In the 80s & 90s I was on a different track. As described earlier in this blog, I was in the process of absorbing & integrating a religious/Hebraic/incarnational worldview with making poetry; in the effort Mandelstam & Acmeism were serving as models & guides. At the same time I was getting interested in the long poem, as a way of formulating some kind of comprehensive vision/message. For me the problems were not the one posed by postmodernist anti-metaphysics or the stylistic differentiations & alienations of the New Americans. For me the problems were simpler, in a way: the means toward the conceptualization & articulation of a message which energized me. Direction, not indirection, was the aim.

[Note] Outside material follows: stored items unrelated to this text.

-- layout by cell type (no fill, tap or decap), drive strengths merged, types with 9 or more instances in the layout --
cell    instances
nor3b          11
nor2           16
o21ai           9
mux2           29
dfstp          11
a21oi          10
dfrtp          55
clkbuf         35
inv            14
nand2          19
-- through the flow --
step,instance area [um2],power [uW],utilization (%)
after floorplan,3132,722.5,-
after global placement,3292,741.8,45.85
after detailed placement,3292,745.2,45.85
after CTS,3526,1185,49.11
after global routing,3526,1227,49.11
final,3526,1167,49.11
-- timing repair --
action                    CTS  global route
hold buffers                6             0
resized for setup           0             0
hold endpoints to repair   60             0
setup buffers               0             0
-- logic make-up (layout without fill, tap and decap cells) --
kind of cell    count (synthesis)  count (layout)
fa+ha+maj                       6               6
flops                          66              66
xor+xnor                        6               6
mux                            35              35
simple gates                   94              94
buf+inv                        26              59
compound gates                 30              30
$ cat src/rtl/video_input_defs.vh
// Constants for the video input and host command port
// Function
// - Address-select strap is caught once at start-up and picks one of two 7-bit address pairs.
// - Strap low: answer as bus slave at 0x34 and 0x35.
// - Strap high: answer as bus slave at 0x3A and 0x3B.
// - Strap value also alters the reported USB serial number.
// - After initialisation the strap pin becomes a general-purpose I/O.
// - Commands arrive over the slave bus or USB.
// - Host bus is open-drain; host drives clock, controller is slave.
// - Second bus is a master toward on-board peripherals.
// - Refresh at incoming frame rate; repeat last active frame when none arrives.
// - Video mode accepts up to 30 bits per pixel.
// - Pattern mode keeps upper 8 bits per colour, a 24-bit word.
// - Parallel input carries 10 bits per colour on three lane groups.
// - Parallel inputs are timed by the source pixel clock.
// - Serial port configurable for 24, 27 or 30 bits.
// - Serial port has one clock lane and five data lanes A to E.
// - Lane groups A, B, C can be swapped onto any colour.
`ifndef VIDEO_INPUT_DEFS_VH
`define VIDEO_INPUT_DEFS_VH
`define CLK_PERIOD_NS   8
`define ADDR_LOW_PAIR0  7'h34
`define ADDR_LOW_PAIR1  7'h35
`define ADDR_HIGH_PAIR0 7'h3A
`define ADDR_HIGH_PAIR1 7'h3B
`define CHAN_W          10
`define PIXEL_W         30
`define PATTERN_KEEP    8
`define LANE_A          2'h0
`define LANE_B          2'h1
`define LANE_C          2'h2
`define SER_BITS        7
`define SER_LANES       5
`define SER_MODE_24     2'h0
`define SER_MODE_27     2'h1
`define SER_MODE_30     2'h2
`define SER_W24         24
`define SER_W27         27
`define STRAP_SETTLE    2'h3
`define PERIPH_BIT_NS   10000
`define I2C_IDLE        3'h0
`define I2C_ADDR        3'h1
`define I2C_ACK_A       3'h2
`define I2C_WR          3'h3
`define I2C_ACK_W       3'h4
`define I2C_RD          3'h5
`define I2C_ACK_R       3'h6
`define PM_IDLE         2'h0
`define PM_START        2'h1
`define PM_BITS         2'h2
`define PM_STOP         2'h3
`define PM_ACK_BIT      4'h8
`endif

$ cat src/rtl/host_cmd_slave.v
// Byte-level slave on the host command bus
`timescale 1ns/1ns
`include "video_input_defs.vh"
module host_cmd_slave (
  input  wire       i_clock,
  input  wire       i_rst_n,
  input  wire       i_scl,
  input  wire       i_sda,
  input  wire       i_strap,
  input  wire [7:0] i_reply_byte,
  output reg        o_sda_oe,
  output reg  [7:0] o_byte,
  output reg        o_byte_valid,
  output reg        o_sub_addr,
  output reg        o_read_req
);
  reg  [2:0] state_q;
  reg  [3:0] cnt_q;
  reg  [7:0] sh_q;
  reg  [7:0] tx_q;
  reg        scl_q;
  reg        sda_q;
  reg        ack_ok_q;
  wire       rise  = i_scl & ~scl_q;
  wire       fall  = ~i_scl & scl_q;
  wire       start = scl_q & i_scl & sda_q & ~i_sda;
  wire       stop  = scl_q & i_scl & ~sda_q & i_sda;
  wire [6:0] base0 = i_strap ? `ADDR_HIGH_PAIR0 : `ADDR_LOW_PAIR0;
  wire [6:0] base1 = i_strap ? `ADDR_HIGH_PAIR1 : `ADDR_LOW_PAIR1;
  wire       hit   = (sh_q[7:1] == base0) | (sh_q[7:1] == base1);

  always @(posedge i_clock or negedge i_rst_n) begin
    if (!i_rst_n) begin
      state_q <= `I2C_IDLE;
      cnt_q <= 4'h0;
      sh_q <= 8'h00;
      tx_q <= 8'h00;
      scl_q <= 1'b1;
      sda_q <= 1'b1;
      ack_ok_q <= 1'b0;
      o_sda_oe <= 1'b0;
      o_byte <= 8'h00;
      o_byte_valid <= 1'b0;
      o_sub_addr <= 1'b0;
      o_read_req <= 1'b0;
    end else begin
      scl_q <= i_scl;
      sda_q <= i_sda;
      o_byte_valid <= 1'b0;
      o_read_req <= 1'b0;
      if (start) begin
        state_q <= `I2C_ADDR;
        cnt_q <= 4'h0;
        o_sda_oe <= 1'b0;
      end else if (stop) begin
        state_q <= `I2C_IDLE;
        o_sda_oe <= 1'b0;
      end else begin
        case (state_q)
          `I2C_ADDR, `I2C_WR: begin
            if (rise) begin
              sh_q <= {sh_q[6:0], i_sda};
              cnt_q <= cnt_q + 4'h1;
            end else if (fall && cnt_q == 4'h8) begin
              cnt_q <= 4'h0;
              if (state_q == `I2C_WR) begin
                o_sda_oe <= 1'b1;
                o_byte <= sh_q;
                o_byte_valid <= 1'b1;
                state_q <= `I2C_ACK_W;
              end else if (hit) begin
                o_sda_oe <= 1'b1;
                o_sub_addr <= sh_q[1];
                state_q <= `I2C_ACK_A;
              end else begin
                state_q <= `I2C_IDLE;
              end
            end
          end
          `I2C_ACK_A: begin
            if (fall) begin
              cnt_q <= 4'h0;
              if (sh_q[0]) begin
                tx_q <= i_reply_byte;
                o_sda_oe <= ~i_reply_byte[7];
                o_read_req <= 1'b1;
                state_q <= `I2C_RD;
              end else begin
                o_sda_oe <= 1'b0;
                state_q <= `I2C_WR;
              end
            end
          end
          `I2C_ACK_W: begin
            if (fall) begin
              o_sda_oe <= 1'b0;
              state_q <= `I2C_WR;
            end
          end
          `I2C_RD: begin
            if (rise) begin
              cnt_q <= cnt_q + 4'h1;
            end else if (fall) begin
              if (cnt_q == 4'h8) begin
                o_sda_oe <= 1'b0;
                state_q <= `I2C_ACK_R;
              end else begin
                tx_q <= {tx_q[6:0], 1'b0};
                o_sda_oe <= ~tx_q[6];
              end
            end
          end
          `I2C_ACK_R: begin
            if (rise) begin
              ack_ok_q <= ~i_sda;
            end else if (fall) begin
              cnt_q <= 4'h0;
              if (ack_ok_q) begin
                tx_q <= i_reply_byte;
                o_sda_oe <= ~i_reply_byte[7];
                o_read_req <= 1'b1;
                state_q <= `I2C_RD;
              end else begin
                state_q <= `I2C_IDLE;
              end
            end
          end
          default: begin
            o_sda_oe <= 1'b0;
          end
        endcase
      end
    end
  end
endmodule // host_cmd_slave
[config.mk]
export PLATFORM = sky130hd
export DESIGN_NAME = nvsh_host
export DESIGN_NICKNAME = d
export VERILOG_FILES = /design/src/verilog/nvsh_pkg.sv /design/src/verilog/nvsh_counter.sv /design/src/verilog/nvsh_host.sv
export SDC_FILE = /design/constraint.sdc
export NUM_CORES = 1
export LEC_CHECK = 0
export ABC_AREA = 1
export BUFFER_PORTS_ARGS = -buffer_cell sky130_fd_sc_hd__buf_2
export CORE_MARGIN = 3
export CORE_UTILIZATION = 50
export CTS_BUF_LIST = sky130_fd_sc_hd__clkbuf_4 sky130_fd_sc_hd__clkbuf_8 sky130_fd_sc_hd__clkbuf_16
export DETAILED_ROUTE_END_ITERATION = 8
export PLACE_DENSITY = 0.75
export RECOVER_POWER = 25
export SYNTH_ARGS = -nofsm -noshare
export SYNTH_HDL_FRONTEND = slang
export SYNTH_SLANG_ARGS = --single-unit
[constraint.sdc]
create_clock -name clock -period 2.2 [get_ports clock]
set_input_delay 0.11 -clock clock [delete_from_list [all_inputs] [get_ports clock]]
set_output_delay 0.11 -clock clock [all_outputs]
set_load 0.02 [all_outputs]
### src/pkg/cpmc_consts.vh
// constants for the cpu power mode controller
`ifndef CPMC_CONSTS_VH
`define CPMC_CONSTS_VH
// apb register byte offsets
`define CPMC_OFF_CTRL 12'h000
`define CPMC_OFF_STAT 12'h004
`define CPMC_OFF_CCR 12'h008
`define CPMC_OFF_PRIO 12'h00C
`define CPMC_OFF_CER 12'h010
`define CPMC_OFF_WAKE 12'h014
// control register fields
`define CPMC_CTRL_USB_PHY_OFF 0
`define CPMC_CTRL_SLEW_COMP_OFF 1
`define CPMC_CTRL_REG_OFF 2
`define CPMC_CTRL_FULL_POWER 3
// status register fields
`define CPMC_STAT_MODE_LSB 0
`define CPMC_STAT_FETCH_EN 4
`define CPMC_STAT_OSC_ON 5
`define CPMC_STAT_PLL_ON 6
// condition code mask bit positions
`define CPMC_CC_MASK_HIGH 5
`define CPMC_CC_MASK_LOW 3
// interrupt mask encodings (high, low)
`define CPMC_PRIO_LEVEL0 2'b10
`define CPMC_PRIO_LEVEL1 2'b01
`define CPMC_PRIO_LEVEL2 2'b00
`define CPMC_PRIO_LEVEL3 2'b11
// condition code reset value
`define CPMC_CC_RESET 8'hE8
// halt opcode
`define CPMC_HALT_OPCODE 8'h8E
// stabilisation delay in cpu cycles
`define CPMC_STAB_CYCLES 512
// interrupt sources and default wake map
`define CPMC_NUM_IRQ 12
`define CPMC_WAKE_MAP_RST 12'h3F4
`endif
### src/hw/cpmc_power_ctrl.v
// cpu power mode controller with apb registers
// Overview of operation
// - reset enters low power, pll off
// - usb phy off bit unpowers phy
// - wait stops cpu only
// - wait forces interrupt masks to zero
// - wait until interrupt or reset; branch
// - reset from wait: 512 cycle delay
// - push cc, load priority, restore on pop
// - halt stops oscillator and peripherals
// - regulator off bit powers down in halt
// - comp off bit stops slew cell
// - halt clears masks; pending wake exits
// - only reset or wake-capable irq wakes
// - reset wake: osc on, 512, low power
// - irq wake: 512 then pll lock if full
// - opcode 0x8E decodes as halt
// - peripheral clocks restored after halt
// - mask encoding 10,01,00,11 levels
//
// Design decisions made here: the address map and the APB slave port.
`timescale 1ns/10ps
`include "cpmc_consts.vh"
module cpmc_power_ctrl #(
    parameter NIRQ = `CPMC_NUM_IRQ,
    parameter NPER = 8
) (
    // clock and reset
    input wire pclk,
    input wire presetn,
    // apb slave
    input wire psel,
    input wire penable,
    input wire pwrite,
    input wire [11:0] paddr,
    input wire [31:0] pwdata,
    output reg [31:0] prdata,
    output reg pready,
    output reg pslverr,
    // cpu interface
    input wire instr_valid,
    input wire [7:0] instr_opcode,
    input wire wait_for_interrupt_instr,
    input wire irq_take,
    input wire [3:0] irq_take_id,
    input wire cc_pop,
    input wire [1:0] cc_pop_mask,
    input wire wake_reset,
    input wire [NIRQ-1:0] irq_pending,
    input wire pll_lock,
    // cpu and clock outputs
    output reg cpu_stop,
    output reg fetch_en,
    output reg fetch_reset_vector,
    output reg irq_branch,
    output reg cc_push,
    output reg [1:0] cc_push_mask,
    output reg osc_on,
    output reg pll_on,
    output reg [NPER-1:0] periph_clk_en,
    output reg usb_phy_power_off,
    output reg slew_comp_off_bit,
    output reg regulator_pd
);
    // ****************************************
    // states
    // ****************************************
    localparam ST_RUN = 3'd0;
    localparam ST_WAIT = 3'd1;
    localparam ST_HALT = 3'd2;
    localparam ST_STAB = 3'd3;
    localparam ST_LOCK = 3'd4;

    reg [2:0] state_ff, nxt_state;
    reg [7:0] ctrl_ff;
    reg [7:0] condition_code_reg_ff;
    reg [1:0] irq_soft_priority_regs_ff [0:NIRQ-1];
    reg [NPER-1:0] periph_clock_enable_reg_ff;
    reg [NIRQ-1:0] wake_map_ff;
    reg by_reset_ff;
    reg stab_start_ff;
    wire stab_done;
    wire any_irq;
    wire any_wake;
    wire is_halt;
    wire apb_wr;
    wire apb_rd;
    wire full_power;
    integer k;

    assign apb_wr = psel & penable & pwrite;
    assign apb_rd = psel & ~pwrite;
    assign full_power = ctrl_ff[`CPMC_CTRL_FULL_POWER];
    assign is_halt = instr_valid & (instr_opcode == `CPMC_HALT_OPCODE);

    cpmc_wake_filter #(.N(NIRQ)) u_filter (
        .irq_pending(irq_pending),
        .wake_map(wake_map_ff),
        .any_irq(any_irq),
        .any_wake(any_wake)
    );

    cpmc_wake_counter #(.CYCLES(`CPMC_STAB_CYCLES), .WIDTH(10)) u_cnt (
        .pclk(pclk),
        .presetn(presetn),
        .start(stab_start_ff),
        .osc_on(osc_on),
        .done(stab_done)
    );

    // ****************************************
    // mode sequencing
    // ****************************************
    always @* begin
        nxt_state = state_ff;
        case (state_ff)
            ST_RUN: begin
                if (wait_for_interrupt_instr) begin
                    nxt_state = ST_WAIT;
                end else if (is_halt) begin
                    nxt_state = any_wake ? ST_RUN : ST_HALT;
                end
            end
            // leave wait on irq or reset
            ST_WAIT: begin
                if (wake_reset) begin
                    nxt_state = ST_STAB;
                end else if (any_irq) begin
                    nxt_state = ST_RUN;
                end
            end
            ST_HALT: begin
                if (wake_reset || any_wake) begin
                    nxt_state = ST_STAB;
                end
            end
            ST_STAB: begin
                if (stab_done) begin
                    nxt_state = (full_power && !by_reset_ff) ? ST_LOCK : ST_RUN;
                end
            end
            ST_LOCK: begin
                if (pll_lock) begin
                    nxt_state = ST_RUN;
                end
            end
            default: nxt_state = ST_RUN;
        endcase
    end

    always @(posedge pclk or negedge presetn) begin
        if (!presetn) begin
            // low power, pll off at reset
            state_ff <= ST_RUN;
            by_reset_ff <= 1'b0;
            stab_start_ff <= 1'b0;
            cpu_stop <= 1'b0;
            fetch_en <= 1'b1;
            fetch_reset_vector <= 1'b0;
            irq_branch <= 1'b0;
            osc_on <= 1'b1;
            pll_on <= 1'b0;
            periph_clk_en <= {NPER{1'b0}};
            regulator_pd <= 1'b0;
        end else begin
            state_ff <= nxt_state;
            stab_start_ff <= (nxt_state == ST_STAB) && (state_ff != ST_STAB);
            if (nxt_state == ST_STAB && state_ff != ST_STAB) begin
                by_reset_ff <= wake_reset;
            end
            cpu_stop <= (nxt_state != ST_RUN);
            fetch_en <= (nxt_state == ST_RUN);
            fetch_reset_vector <= (nxt_state == ST_RUN) && by_reset_ff &&
                ((state_ff == ST_STAB) || (state_ff == ST_LOCK));
            irq_branch <= (state_ff == ST_WAIT) && (nxt_state == ST_RUN);
            osc_on <= (nxt_state != ST_HALT);
            pll_on <= full_power && (nxt_state != ST_HALT) &&
                !(by_reset_ff && state_ff == ST_STAB);
            periph_clk_en <= (nxt_state == ST_HALT || nxt_state == ST_STAB ||
                nxt_state == ST_LOCK) ? {NPER{1'b0}} : periph_clock_enable_reg_ff;
            regulator_pd <= (nxt_state == ST_HALT) && ctrl_ff[`CPMC_CTRL_REG_OFF];
        end
    end

    // ****************************************
    // registers and interrupt masks
    // ****************************************
    always @(posedge pclk or negedge presetn) begin
        if (!presetn) begin
            ctrl_ff <= 8'h00;
            condition_code_reg_ff <= `CPMC_CC_RESET;
            periph_clock_enable_reg_ff <= {NPER{1'b1}};
            wake_map_ff <= `CPMC_WAKE_MAP_RST;
            for (k = 0; k < NIRQ; k = k + 1) begin
                irq_soft_priority_regs_ff[k] <= `CPMC_PRIO_LEVEL3;
            end
            cc_push <= 1'b0;
            cc_push_mask <= 2'b00;
            usb_phy_power_off <= 1'b0;
            slew_comp_off_bit <= 1'b0;
        end else begin
            cc_push <= 1'b0;
            usb_phy_power_off <= ctrl_ff[`CPMC_CTRL_USB_PHY_OFF];
            slew_comp_off_bit <= ctrl_ff[`CPMC_CTRL_SLEW_COMP_OFF];
            if (apb_wr) begin
                case (paddr)
                    `CPMC_OFF_CTRL: ctrl_ff <= pwdata[7:0];
                    `CPMC_OFF_CCR: condition_code_reg_ff <= pwdata[7:0];
                    `CPMC_OFF_PRIO: begin
                        for (k = 0; k < NIRQ; k = k + 1) begin
                            irq_soft_priority_regs_ff[k] <= pwdata[2*k +: 2];
                        end
                    end
                    `CPMC_OFF_CER: periph_clock_enable_reg_ff <= pwdata[NPER-1:0];
                    `CPMC_OFF_WAKE: wake_map_ff <= pwdata[NIRQ-1:0];
                    default: ;
                endcase
            end
            if (state_ff == ST_STAB && stab_done && by_reset_ff) begin
                ctrl_ff[`CPMC_CTRL_FULL_POWER] <= 1'b0;
            end
            // wait forces masks to level 2
            if (nxt_state == ST_WAIT || (state_ff == ST_RUN && is_halt)) begin
                condition_code_reg_ff[`CPMC_CC_MASK_HIGH] <= 1'b0;
                condition_code_reg_ff[`CPMC_CC_MASK_LOW] <= 1'b0;
            end
            if (irq_take) begin
                cc_push <= 1'b1;
                cc_push_mask <= {condition_code_reg_ff[`CPMC_CC_MASK_HIGH],
                    condition_code_reg_ff[`CPMC_CC_MASK_LOW]};
                condition_code_reg_ff[`CPMC_CC_MASK_HIGH] <=
                    irq_soft_priority_regs_ff[irq_take_id][1];
                condition_code_reg_ff[`CPMC_CC_MASK_LOW] <=
                    irq_soft_priority_regs_ff[irq_take_id][0];
            end else if (cc_pop) begin
                condition_code_reg_ff[`CPMC_CC_MASK_HIGH] <= cc_pop_mask[1];
                condition_code_reg_ff[`CPMC_CC_MASK_LOW] <= cc_pop_mask[0];
            end
        end
    end

    // ****************************************
    // apb read and handshake
    // ****************************************
    reg [31:0] prio_word;
    integer j;
    always @* begin
        prio_word = 32'h0000_0000;
        for (j = 0; j < NIRQ; j = j + 1) begin
            prio_word[2*j +: 2] = irq_soft_priority_regs_ff[j];
        end
    end

    always @(posedge pclk or negedge presetn) begin
        if (!presetn) begin
            prdata <= 32'h0000_0000;
            pready <= 1'b0;
            pslverr <= 1'b0;
        end else begin
            pready <= psel & ~penable;
            pslverr <= 1'b0;
            if (psel && !penable) begin
                prdata <= 32'h0000_0000;
                case (paddr)
                    `CPMC_OFF_CTRL: prdata <= {24'h00_0000, ctrl_ff};
                    `CPMC_OFF_STAT: prdata <= {25'h000_0000, pll_on, osc_on,
                        fetch_en, 1'b0, state_ff};
                    `CPMC_OFF_CCR: prdata <= {24'h00_0000, condition_code_reg_ff};
                    `CPMC_OFF_PRIO: prdata <= prio_word;
                    `CPMC_OFF_CER: prdata[NPER-1:0] <= periph_clock_enable_reg_ff;
                    `CPMC_OFF_WAKE: prdata[NIRQ-1:0] <= wake_map_ff;
                    default: pslverr <= apb_rd | pwrite;
                endcase
            end
        end
    end
endmodule // cpmc_power_ctrl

So for a while, before I could manage long poems, or as a way of taking a break from that issue, I played with some of the received lyric forms. What I liked to do was "cross" them with other strands. So for example in a series of sort of autobiographical poems called "Midwest Elegies", I interwove allusions to early anglo-saxon forms. I was crossing my personal origins with the origins of poetry in English. I wrote a dream-vision ("Grain Elevator": see archive for Jan. 9); I put down a subtext of a.-s. laments & elegies into some of my own; & I wrote this little poem, crossing Hart Crane with a particular a.-s. riddle, along with the Song of Songs:
RUSTY EXIT RAMP
How many spears, frozen in phalanxes,
how many iron hills circled the fathers'
hope - chained waters of enmity,
cars harnessed for a pathway through the sea -
when, with a jesting wave, philosophies
of unsettled pyramids the fluted palm
of your promise whispers toward autumn
beneath twin-risen towers, O City of Cities!
This is a poem about Crane & New York; it's also about the displacement of hatred & despair by some kind of metaphysical/poetic intervention. It has a strange sound to me after 9/11.
To reiterate: at the time I was interested in "crossing" the lyric received forms with opposing material. By sending a fairly direct, simple message, via the traditional over-determined envelope of received forms, I was really doing the opposite of the encrypted, hermetic, disjunctive approaches of the contemporary postmodernist poets. For example, I wrote the following sestina in the mid-80s, when mass homelessness was still a shocking anomaly, before we had become so inured to & complicit with this social evil. I wanted to cross a very sophisticated literary form with a very unsophisticated message. The closing stanza, however, can be interpreted in several different ways.
DOWNTOWN SESTINA
Downtown is gleaming, a nest of glass
scant refuge for the homeless and the poor
who trudge along under looming towers
hungry, frazzled, begging small change
and subject to the better sort of people
whose eyes reflect the glitter of the city
And so many circles animate the city
captured in the high gloss of the glass
what's taken for the playground of the people
erases every doorstep of the poor
in sprawling ellipses of loose change
under the stolid mystery of these towers
Under the bright conundrum of these towers
these measuring rods allotting every city
gyroscopes adjusting every change
by whirling speculation in the glass
the downward spirals of the ornery poor
set stirring turbid shadows in the people
And shuttling promotions of the people
forecast by divination in the towers
(who's growing rich and who remaining poor)
start dancing fevers in the chattering city
and snarl the artist in her broken glass
frail craft undone by overmastering change
When fortune is the favored end of change
suburbia the limbo of the people
and tender conscience faints before the glass
rocketing skyward in pretentious towers:
to serve the sleek imaginary city
or swell the sullen rancor of the poor
Meanwhile the rhetoricians of the poor
in campus pockets rummaging for change
inscribe the true authoritative city
and mint sterling mementos of the people
studies wherein the mind serenely towers
over safe specimens tacked up under glass
So let's raise a glass to the dizzy city -
a toast to towers, and all red-faced people!
And drink for a change among the homespun poor.
3.16.86
Again, after 9/11, the poem has a strange feel.